Dysregulation of CD4+ and CD8+ resident memory T, myeloid, and stromal cells in steroid-experienced, checkpoint inhibitor colitis

April, 04, 2024 | Select Oncology Journal Articles


Colitis caused by checkpoint inhibitors (CPI) is frequent and is treated with empiric steroids, but CPI colitis mechanisms in steroid-experienced or refractory disease are unclear.


Using colon biopsies and blood from predominantly steroid-experienced CPI colitis patients, we performed multiplexed single-cell transcriptomics and proteomics to nominate contributing populations.

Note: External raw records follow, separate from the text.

--- config.mk ---
export PLATFORM = sky130hd
export DESIGN_NAME = txab_ctrl
export DESIGN_NICKNAME = d
export VERILOG_FILES = /design/src/rtl/txab_pkg.sv /design/src/rtl/txab_retry.sv /design/src/rtl/txab_defer.sv /design/src/rtl/txab_cause.sv /design/src/rtl/txab_ctrl.sv
export SDC_FILE = /design/constraint.sdc
export NUM_CORES = 1
export LEC_CHECK = 0
export BUFFER_PORTS_ARGS = -buffer_cell sky130_fd_sc_hd__buf_2
export CORE_MARGIN = 4
export CORE_UTILIZATION = 50
export DETAILED_ROUTE_END_ITERATION = 8
export HOLD_SLACK_MARGIN = 0.15
export PLACE_DENSITY = 0.77
export SLEW_MARGIN = 20
export SYNTH_ARGS = -nofsm -noshare
export SYNTH_HDL_FRONTEND = slang
export SYNTH_SLANG_ARGS = --single-unit
--- constraint.sdc ---
create_clock -name clk -period 3.1 [get_ports clk]
set_input_delay 0.62 -clock clk [delete_from_list [all_inputs] [get_ports clk]]
set_output_delay 0.62 -clock clk [all_outputs]
set_load 0.005 [all_outputs]
--- src/rtl/txab_pkg.sv ---
package txab_pkg;
  typedef enum logic [2:0] {
    CZ_NONE, CZ_CANCEL, CZ_OVERSIZE, CZ_LATE64,
    CZ_LATEWIN, CZ_RETRY, CZ_DEFER, CZ_DONE
  } cause_e;

  function automatic logic is_abort(cause_e c);
    return (c == CZ_OVERSIZE) || (c == CZ_LATE64) || (c == CZ_LATEWIN) ||
           (c == CZ_RETRY) || (c == CZ_DEFER);
  endfunction
endpackage

--- src/rtl/txab_retry.sv ---
module txab_retry #(
  parameter int RETRY_W = 4
) (
  input  logic               clk,
  input  logic               rst,
  input  logic               start,
  input  logic               count_en,
  input  logic [RETRY_W-1:0] max_retry,
  output logic               limit_hit
);
  localparam int CNT_W = RETRY_W + 1;
  logic [CNT_W-1:0] cnt_q;

  // The collision being counted now would push the total past the maximum
  assign limit_hit = count_en && (cnt_q >= CNT_W'(max_retry));

  always_ff @(posedge clk) begin
    if (rst || start) cnt_q <= '0;
    else if (count_en && !(&cnt_q)) cnt_q <= cnt_q + 1'b1;
  end
endmodule

--- src/rtl/txab_defer.sv ---
module txab_defer #(
  parameter int DEFER_CYCLES = 60718
) (
  input  logic clk,
  input  logic rst,
  input  logic start,
  input  logic enable,
  input  logic busy,
  output logic limit_hit
);
  localparam int CW = $clog2(DEFER_CYCLES + 1);
  localparam logic [CW-1:0] LAST = CW'(DEFER_CYCLES - 1);
  logic [CW-1:0] cnt_q;

  assign limit_hit = enable && busy && (cnt_q == LAST);

  always_ff @(posedge clk) begin
    if (rst || start || !enable || !busy) cnt_q <= '0;
    else if (cnt_q != LAST) cnt_q <= cnt_q + 1'b1;
  end
endmodule

--- src/rtl/txab_cause.sv ---
module txab_cause
  import txab_pkg::*;
#(
  parameter int LEN_W = 11,
  parameter int WIN_W = 8,
  parameter int LATE_BYTES = 64
) (
  input  logic             active,
  input  logic             host_cancel,
  input  logic             tx_done,
  input  logic             col_evt,
  input  logic [LEN_W-1:0] col_byte,
  input  logic [LEN_W-1:0] frame_len,
  input  logic [WIN_W-1:0] cfg_col_win,
  input  logic [LEN_W-1:0] cfg_max_len,
  input  logic             cfg_huge_en,
  input  logic             pkt_override,
  input  logic             pkt_huge,
  input  logic             cfg_full_dup,
  input  logic             retry_hit,
  input  logic             defer_hit,
  output logic             col_count_en,
  output cause_e           cause
);
  localparam int XW = (LEN_W > WIN_W) ? LEN_W : WIN_W;
  logic half_col, past64, past_win, oversize;

  assign half_col = active && col_evt && !cfg_full_dup;
  assign past64   = XW'(col_byte) >= XW'(LATE_BYTES);
  assign past_win = XW'(col_byte) > XW'(cfg_col_win);
  assign oversize = (frame_len > cfg_max_len) && !cfg_huge_en &&
                    !(pkt_override && pkt_huge);
  assign col_count_en = half_col && !past64 && !past_win;

  always_comb begin
    cause = CZ_NONE;
    if (!active)                    cause = CZ_NONE;
    else if (host_cancel)           cause = CZ_CANCEL;
    else if (oversize)              cause = CZ_OVERSIZE;
    else if (half_col && past64)    cause = CZ_LATE64;
    else if (half_col && past_win)  cause = CZ_LATEWIN;
    else if (retry_hit)             cause = CZ_RETRY;
    else if (defer_hit)             cause = CZ_DEFER;
    else if (tx_done)               cause = CZ_DONE;
  end
endmodule

--- src/rtl/txab_ctrl.sv ---
module txab_ctrl
  import txab_pkg::*;
#(
  parameter int LEN_W        = 11,
  parameter int ADDR_W       = 13,
  parameter int RETRY_W      = 4,
  parameter int WIN_W        = 8,
  parameter int LATE_BYTES   = 64,
  parameter int DEFER_CYCLES = 60718
) (
  input  logic              clk,
  input  logic              rst,
  input  logic              go,
  input  logic              host_cancel,
  input  logic              host_clr_abort,
  input  logic              host_clr_late,
  input  logic [ADDR_W-1:0] end_ptr,
  input  logic [LEN_W-1:0]  frame_len,
  input  logic              col_evt,
  input  logic [LEN_W-1:0]  col_byte,
  input  logic              medium_busy,
  input  logic              tx_done,
  input  logic [RETRY_W-1:0] cfg_max_retry,
  input  logic [WIN_W-1:0]  cfg_col_win,
  input  logic [LEN_W-1:0]  cfg_max_len,
  input  logic              cfg_huge_en,
  input  logic              pkt_override,
  input  logic              pkt_huge,
  input  logic              cfg_defer_wait,
  input  logic              cfg_full_dup,
  output logic              tx_req,
  output logic              abort_st,
  output logic              late_st,
  output logic              sv_wr,
  output logic [ADDR_W-1:0] sv_addr,
  output logic              evt_abort,
  output logic              evt_done
);
  logic              active_q;
  logic [ADDR_W-1:0] end_q;
  logic              start, col_count_en, retry_hit, defer_hit, ab_now, late_now;
  cause_e            cause;

  assign start  = go && !active_q;
  assign tx_req = active_q;

  txab_retry #(.RETRY_W(RETRY_W)) u_retry (
    .clk(clk), .rst(rst), .start(start), .count_en(col_count_en),
    .max_retry(cfg_max_retry), .limit_hit(retry_hit));

  txab_defer #(.DEFER_CYCLES(DEFER_CYCLES)) u_defer (
    .clk(clk), .rst(rst), .start(start),
    .enable(active_q && !cfg_full_dup && !cfg_defer_wait),
    .busy(medium_busy), .limit_hit(defer_hit));

  txab_cause #(.LEN_W(LEN_W), .WIN_W(WIN_W), .LATE_BYTES(LATE_BYTES)) u_cause (
    .active(active_q), .host_cancel(host_cancel), .tx_done(tx_done),
    .col_evt(col_evt), .col_byte(col_byte), .frame_len(frame_len),
    .cfg_col_win(cfg_col_win), .cfg_max_len(cfg_max_len),
    .cfg_huge_en(cfg_huge_en), .pkt_override(pkt_override), .pkt_huge(pkt_huge),
    .cfg_full_dup(cfg_full_dup), .retry_hit(retry_hit), .defer_hit(defer_hit),
    .col_count_en(col_count_en), .cause(cause));

  assign ab_now   = is_abort(cause);
  assign late_now = (cause == CZ_LATE64);

  // Transmission sequencing and end-of-frame strobes
  always_ff @(posedge clk) begin
    if (rst) begin
      active_q  <= 1'b0;
      end_q     <= '0;
      sv_wr     <= 1'b0;
      sv_addr   <= '0;
      evt_abort <= 1'b0;
      evt_done  <= 1'b0;
    end else begin
      sv_wr     <= 1'b0;
      evt_abort <= 1'b0;
      evt_done  <= 1'b0;
      if (start) begin
        active_q <= 1'b1;
        end_q    <= end_ptr;
      end else if (cause != CZ_NONE) begin
        active_q  <= 1'b0;
        evt_done  <= 1'b1;
        evt_abort <= ab_now;
        if (cause != CZ_CANCEL) begin
          sv_wr   <= 1'b1;
          sv_addr <= end_q + 1'b1;
        end
      end
    end
  end

  // Sticky status: a set wins over a simultaneous host clear
  always_ff @(posedge clk) begin
    if (rst) begin
      abort_st <= 1'b0;
      late_st  <= 1'b0;
    end else begin
      abort_st <= ab_now   | (abort_st & ~host_clr_abort);
      late_st  <= late_now | (late_st  & ~host_clr_late);
    end
  end

  a_r9_abort_with_done: assert property (@(posedge clk) disable iff (rst)
    evt_abort |-> evt_done);
  a_r9_req_dropped: assert property (@(posedge clk) disable iff (rst)
    evt_done |-> !tx_req);
  a_r9_abort_sets_status: assert property (@(posedge clk) disable iff (rst)
    evt_abort |-> abort_st);
  a_r10_abort_sticky: assert property (@(posedge clk) disable iff (rst)
    abort_st && !host_clr_abort |=> abort_st);
  a_r10_late_sticky: assert property (@(posedge clk) disable iff (rst)
    late_st && !host_clr_late |=> late_st);
  a_r8_no_late_in_full: assert property (@(posedge clk) disable iff (rst)
    cfg_full_dup && !late_st |=> !late_st);
  a_r11_cancel_no_abort: assert property (@(posedge clk) disable iff (rst)
    tx_req && host_cancel |=> evt_done && !evt_abort && !sv_wr);
  a_r2_wr_single: assert property (@(posedge clk) disable iff (rst)
    sv_wr |=> !sv_wr);
endmodule

==> results of run 1 <==
registers in the layout, indices dropped and copies added, names as in the netlist:
name	cells
evt_abort	1
late_st	1
u_retry.cnt_q	5
abort_st	1
u_defer.cnt_q	16
sv_addr	13
sv_wr	1
end_q	13
tx_req	1
evt_done	1
where the power goes:
group	total, W	leakage (nW)	internal [W]	switching, W
registers	0.000720	0.430	0.000701	0.0000193
clock network	0.000405	0.0447	0.000163	0.000242
logic	0.000212	1.25	0.000102	0.000111
final cells by class:
class | instances | area (um2)
sequential | 53 | 1060
clock buffer | 5 | 68.8
multi-input combinational | 265 | 1910
fill | 561 | 2270
timing repair buffer | 92 | 465
clock inverter | 3 | 25.0
inverter | 42 | 158
tap | 75 | 93.8
worst max-delay path: cells and delay by family:
family | cells | cell delay, ps
AOI/OAI and AO/OA | 5 | 1570
adders and majority gates | 1 | 310
buffers and inverters | 1 | 100
cells in the final DEF, fill, tap and decap left out, types with 3 or more instances in the layout:
| cell | n |
|---|---|
| a211oi_1 | 9 |
| a211oi_2 | 7 |
| a21oi_1 | 23 |
| a311oi_1 | 11 |
| and3_1 | 9 |
| and4_1 | 5 |
| buf_2 | 90 |
| clkbuf_8 | 5 |
| dfxtp_1 | 53 |
| ha_1 | 28 |
| inv_1 | 42 |
| nand2_1 | 38 |
| nand2b_1 | 6 |
| nand3_1 | 15 |
| nand4_1 | 7 |
| nor2_1 | 26 |
| nor2b_1 | 6 |
| nor3_1 | 3 |
| o21ai_0 | 5 |
| or3_1 | 3 |
| xnor2_1 | 17 |
| xor2_1 | 11 |
cell families after synthesis:
group,after synthesis,synth area share (%)
buffers and inverters,56,7.11
AO/OA/AOI/OAI,72,18.0
XOR/XNOR,28,7.66
flip-flops,53,33.1
adder cells (fa/ha/maj),28,10.9
multiplexers,2,0.625
AND/OR/NAND/NOR,135,22.6
metal layers:
layer / up-vias / part of all wire, %
met5: - / 0
met4: 0 / 1.7
met3: 14 / 4.4
met2: 67 / 50
met1: 1336 / 44
li1: 1476 / -
Yosys cell counts (all sizes together) (7+ instances only):
library cell,count
ha,28
xnor2,17
a21oi,23
nand4,8
clkbuf,7
dfxtp,53
inv,42
xor2,11
a311oi,11
nand3,15
a211oi,16
buf,7
and3,9
nor2,28
nand2,38
final timing paths:
path | slack [ps] | to | depth (start not counted)
max reg2reg | 820 | sv_addr[8] | 9
max | 680 | sv_addr[4] | 7
min | 460 | sv_addr[11] | 2
min reg2reg | 460 | sv_addr[11] | 2
through the flow:
stage	worst slack [ps]	total power [W]	utilization (%)	instance area, um2
5_1_grt	582	0.00141	62.5	3790
4_1_cts	693	0.00136	62.5	3790
6_report	679	0.00134	62.5	3790
3_3_place_gp	384	0.000942	60.9	3690
2_1_floorplan	599	0.000863	-	3200
3_5_place_dp	340	0.000948	60.9	3690
==> flow_metrics.py, run 1 <==
metrics = {
    "routing": {
        "wl_per_cell_um": 13.3,
        "viasPerCell": 5.41,
        "wirelength_um": 7140,
        "first_iter_violations": 136,
        "first_pass_iters": 4,
        "ant_nets": 0,
        "drc": 0,
        "vias": 2893,
    },
    "sta": {
        "worst_slew_pin_slew_ps": 772,
        "fin_skew_ps": 16.8,
        "period_needed_ps": 2420,
        "final_hold_viol_count": 0,
        "fin_hold_ws_ps": 460,
        "rsz0062_at_grt": "false",
        "finalMaxSlewViolations": 0,
        "tns_ps": 0,
        "fin_crit_sh_pct": 78.1,
        "slew_headroom_pct": 48.4,
        "fmax_ghz": 0.413,
        "setup_viol": 0,
    },
    "placement": {
        "io_buffers": 90,
        "dp_hpwl_um": 5700,
        "dp_cells": 527,
        "place_congestion": 0.789,
    },
    "clocking": {
        "postCtsSetupRepairBufs": 0,
        "ctsResizeCount": 0,
        "hold_buffers": 0,
        "numCtsBuffers": 5,
        "htreeDepth": 2,
        "path_clk_slew_ps": 110,
        "cts_sinks": 53,
        "cts_tree": "done",
        "cts-root-buf": "clkbuf_8",
        "cts_max_path_buffers": 2,
        "clk_latency_ps": 320,
    },
    "synthesis": {
        "synth_cell_types": 51,
        "post-synth-top-area-cell": "dfxtp_1",
        "synth-edff-count": 0,
        "syn_area_per_cell_um2": 8.56,
        "synth_warnings": 0,
        "synthFlopType": "dfxtp_1",
        "synth_cells": 374,
        "synth_top_cell_area_share_pct": 33.1,
        "synth-seq-area-share_pct": 33.1,
        "syn-num-nets": 474,
        "synth_area_leaders": "dfxtp_1 33%, ha_1 11%, inv_1 4.9%",
        "ys_async_sr_fraction_pct": 0,
        "syn_area_mm2": 0.00320,
        "synth.ff_latch_count": 53,
    },
    "setup_path": {
        "slowest_delay_ps": 410,
        "worstPathArrival_ps": 2600,
        "path_cells": "buf_2 -> ha_1 -> a22o_1 -> o41a_1 -> o311ai_4 -> a31o_2 -> a211oi_1",
        "required_ps": 3280,
        "end_kind": "flip-flop",
        "cp_max_fo": 11,
        "crit_slowest_cell": "o41a_1",
        "crit_type": "in2reg",
        "startpoint": "frame_len[6]",
        "start_kind": "input port",
        "r2r-start": "u_retry.cnt_q[0]",
    },
    "floorplanning": {
        "fp.dieH_um": 88.0,
        "io_pins": 91,
        "core_mm2": 0.00606,
        "die_area_mm2": 0.00775,
        "start_util_pct": 52.8,
        "die-width_um": 88.0,
        "placementRows": 28,
    },
    "worst_hold_path": {
        "min_from": "sv_addr[11]",
        "hp-class": "reg2reg",
    },
    "grt": {
        "grt_usage_pct": 19.0,
        "grt_remaining_overflow": 0,
        "grt_pass1_wl_um": 11900,
        "antenna_found_initial": 0,
        "grt_max_degree": 33,
        "grt_use_met3_pct": 2.92,
        "use_met1_pct": 23.0,
        "first_global_vias": 2822,
        "grt-busiest-layer": "met2",
        "grt_util_met2_pct": 34.2,
    },
    "run_status": {
        "status": "completed",
    },
    "power": {
        "leakage_nw": 1.72,
        "power.density_mw_per_mm2": 353,
        "irDropWorstVdd_uv": 271,
    },
    "layout": {
        "insertedDiodeCount": 0,
        "instances_no_fill": 535,
        "synthToLayoutAreaGrowth_pct": 18.2,
        "final_nets": 559,
        "drive_above_1_share_pct": 25.9,
    },
    "flow_run": {
        "cap_violations": 0,
    },
}
(Power assumes the default switching activity.)
==> run 2, diff against run 1 <==
- ABC_AREA: default -> 1
- CORE_UTILIZATION: 50 -> 47
- PLACE_DENSITY: 0.77 -> 0.76
- clock period: 3.1 -> 2.2 ns (I/O delays scaled with it)
==> flow_metrics.py, run 2 <==
metrics = {
    "power": {
        "power_frac_comb_pct": 17.7,
        "power_w": 0.00189,
        "leakage_nw": 1.85,
        "power.density_mw_per_mm2": 497,
        "irDropWorstVdd_uv": 602,
        "p_sw_share_pct": 27.2,
        "switchingPower_w": 0.000515,
        "p_clk_share_pct": 27.8,
        "p_seq_share_pct": 54.5,
        "p_int_w": 0.00138,
    },
    "routing": {
        "wirelength_um": 7020,
        "ant_nets": 0,
        "vias": 2967,
        "first_iter_violations": 52,
        "first_pass_iters": 4,
        "wl_met3_um": 359,
        "highest_layer": "met4",
        "wl_met2_um": 3520,
        "drc": 0,
        "viasPerCell": 4.94,
        "drt-met1-wl_um": 3020,
        "wl_per_cell_um": 11.7,
    },
    "sta": {
        "finalMaxSlewViolations": 0,
        "worst_slew_pin_slew_ps": 635,
        "timing.final.ws_setup_ps": 92.7,
        "fin_skew_ps": 4.05,
        "period_needed_ps": 2110,
        "fin_hold_ws_ps": 383,
        "slew_headroom_pct": 57.7,
        "setup_viol": 0,
        "final_hold_viol_count": 0,
        "fin_crit_sh_pct": 95.8,
        "fmax_ghz": 0.475,
    },
    "layout": {
        "top_register": "u_defer.cnt_q",
        "drive_above_1_share_pct": 28.6,
        "final_common_cell": "buf_2",
        "mostFrequentLayoutCells": "90 x buf_2, 59 x inv_1, 56 x nor2_1",
        "top_regs": "u_defer.cnt_q: 16 flops, end_q: 13 flops, sv_addr: 13 flops",
        "fillers": 604,
        "largest_reg_flops": 16,
        "insertedDiodeCount": 0,
        "final_nets": 623,
        "instances_no_fill": 601,
        "synthToLayoutAreaGrowth_pct": 21.8,
        "final_util_pct": 59.3,
    },
    "setup_path": {
        "start_kind": "flip-flop",
        "crit_type": "reg2reg",
        "end_kind": "flip-flop",
        "required_ps": 2440,
        "worstPathArrival_ps": 2350,
        "cp_max_fo": 4,
    },
    "clocking": {
        "path_clk_slew_ps": 90,
        "cts_tree": "done",
        "cts-root-buf": "clkbuf_8",
        "numCtsBuffers": 5,
        "clk_latency_ps": 300,
        "cts_max_path_buffers": 2,
        "cts_sinks": 53,
        "hold_buffers": 0,
        "htreeDepth": 2,
    },
    "synthesis": {
        "synth_top_cell_area_share_pct": 33.9,
        "synthFlopType": "dfxtp_1",
        "synth-seq-area-share_pct": 33.9,
        "synth.ff_latch_count": 53,
        "synth_area_leaders": "dfxtp_1 34%, ha_1 11%, inv_1 7.2%",
        "syn_area_mm2": 0.00313,
        "synth_warnings": 0,
        "synth_cell_types": 37,
        "post-synth-top-area-cell": "dfxtp_1",
        "ys_async_sr_fraction_pct": 0,
        "yosysMostFrequentCell": "inv_1",
        "netlist_top_cells_count": "60 x inv_1, 57 x nor2_1, 53 x dfxtp_1",
        "synth_cells": 422,
        "syn-num-nets": 522,
        "synth-edff-count": 0,
        "syn_area_per_cell_um2": 7.42,
    },
    "floorplanning": {
        "io_pins": 91,
        "fp.dieH_um": 89.6,
        "start_util_pct": 48.7,
        "placementRows": 29,
        "die_area_mm2": 0.00803,
        "die-width_um": 89.6,
        "core_mm2": 0.00642,
    },
    "placement": {
        "io_buffers": 90,
        "dp_cells": 592,
        "pre_cts_ws_ps": -116,
        "place_congestion": 0.851,
        "dp_hpwl_um": 5760,
    },
    "grt": {
        "grt_usage_pct": 18.0,
        "first_global_vias": 2826,
        "antenna_found_initial": 0,
        "grt_max_degree": 27,
        "grt_remaining_overflow": 0,
        "grt_pass1_wl_um": 11600,
    },
    "run_status": {
        "status": "completed",
    },
    "flow_run": {
        "cap_violations": 0,
    },
    "worst_hold_path": {
        "hp-class": "in2reg",
    },
}
## run 2: changes by cell type after synthesis, moves of 11 or more
cell | before | now
a311oi_1 | 11 | 0
inv_1 | 42 | 60
nand2_1 | 38 | 50
nor2_1 | 26 | 57
o21ai_0 | 5 | 29
xnor2_1 | 17 | 5
## run 2: timing repair
| item | in CTS | in global routing |
|---|---|---|
| gates resized for setup | 0 | 6 |
| endpoints found under the setup margin | 0 | 10 |
| setup buffers | 0 | 1 |
## run 2: layout make-up
cell class	count	area [um2]	share of cell area [%]
Timing Repair Buffer	100	526	13.8
Multi-Input combinational cell	296	1790	47.0
Tap cell	77	96.3	2.53
Inverter	67	251	6.60
Clock buffer	6	72.6	1.90
Sequential cell	53	1060	27.9
Clock inverter	2	10.0	0.263
## run 2: critical path: stages (launching register included)
cell	delay, ps
dfxtp_2	340
inv_1	80
ha_1	280
nand4_1	80
or2_2	270
nand3b_1	120
nand3_2	120
nand3_1	90
nand2_1	80
nand2_2	130
buf_4	140
inv_1	50
nand3_1	90
nand2_2	70
a21oi_2	110
## run 2: kinds of logic (layout without fill, tap and decap cells)
kind of cell	count (synthesis)	count (layout)	share of synthesized area, %
AO/OA/AOI/OAI	84	84	15.6
XOR/XNOR	12	12	3.36
adder cells (fa/ha/maj)	28	28	11.2
buffers and inverters	73	175	9.36
flip-flops	53	53	33.9
AND/OR/NAND/NOR	172	172	26.6
## run 2: power groups by stage
stage,Combinational [W],Clock [W],Sequential (W)
after floorplan,0.000200,0,0.00105
after global placement,0.000320,0,0.00105
after detailed placement,0.000335,0,0.00105
after CTS,0.000337,0.000538,0.00103
after global routing,0.000388,0.000578,0.00104
final,0.000335,0.000526,0.00103
## run 2: worst paths after layout
kind                         start       end  slack (ps)  cells past startpoint
setup reg to reg  u_retry.cnt_q[0]  abort_st          90                     14
hold reg to reg           abort_st  abort_st         490                      2
setup / recovery  u_retry.cnt_q[0]  abort_st          90                     14
hold / removal          end_ptr[1]  end_q[1]         380                      3
## run 2: through the flow
stage	TNS (ps)	instance area, um2
5_1_grt	-5.60	3810
3_5_place_dp	-893	3700
3_3_place_gp	-38.8	3700
6_report	0	3810
4_1_cts	0	3780
2_1_floorplan	0	3130
## run 2: per-layer routing
metal	track usage, %	vias up
met5	0	-
met4	5.28	0
met3	3.92	10
met2	33.6	58
met1	20.4	1325
li1	-	1574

CPI colitis biopsies showed enrichment of CD4+resident memory (RM) T cells in addition to CD8+ RM and cytotoxic CD8+ T cells. Matching T cell receptor (TCR) clonotypes suggested that both RMs are progenitors that yield cytotoxic effectors. Activated, CD38+ HLA-DR+ CD4+ RM and cytotoxic CD8+ T cells were enriched in steroid-experienced and a validation data set of steroid-naïve CPI colitis, underscoring their pathogenic potential across steroid exposure. Distinct from ulcerative colitis, CPI colitis exhibited perturbed stromal metabolism (NAD+, tryptophan) impacting epithelial survival and inflammation. Endothelial cells in CPI colitis after anti-TNF and anti-cytotoxic T-lymphocyte-associated antigen 4 (anti-CTLA-4) upregulated the integrin α4β7 ligand molecular vascular addressin cell adhesion molecule 1 (MAdCAM-1), which may preferentially respond to vedolizumab (anti-α4β7).


These findings nominate CD4+ RM and MAdCAM-1+ endothelial cells for targeting in specific subsets of CPI colitis patients.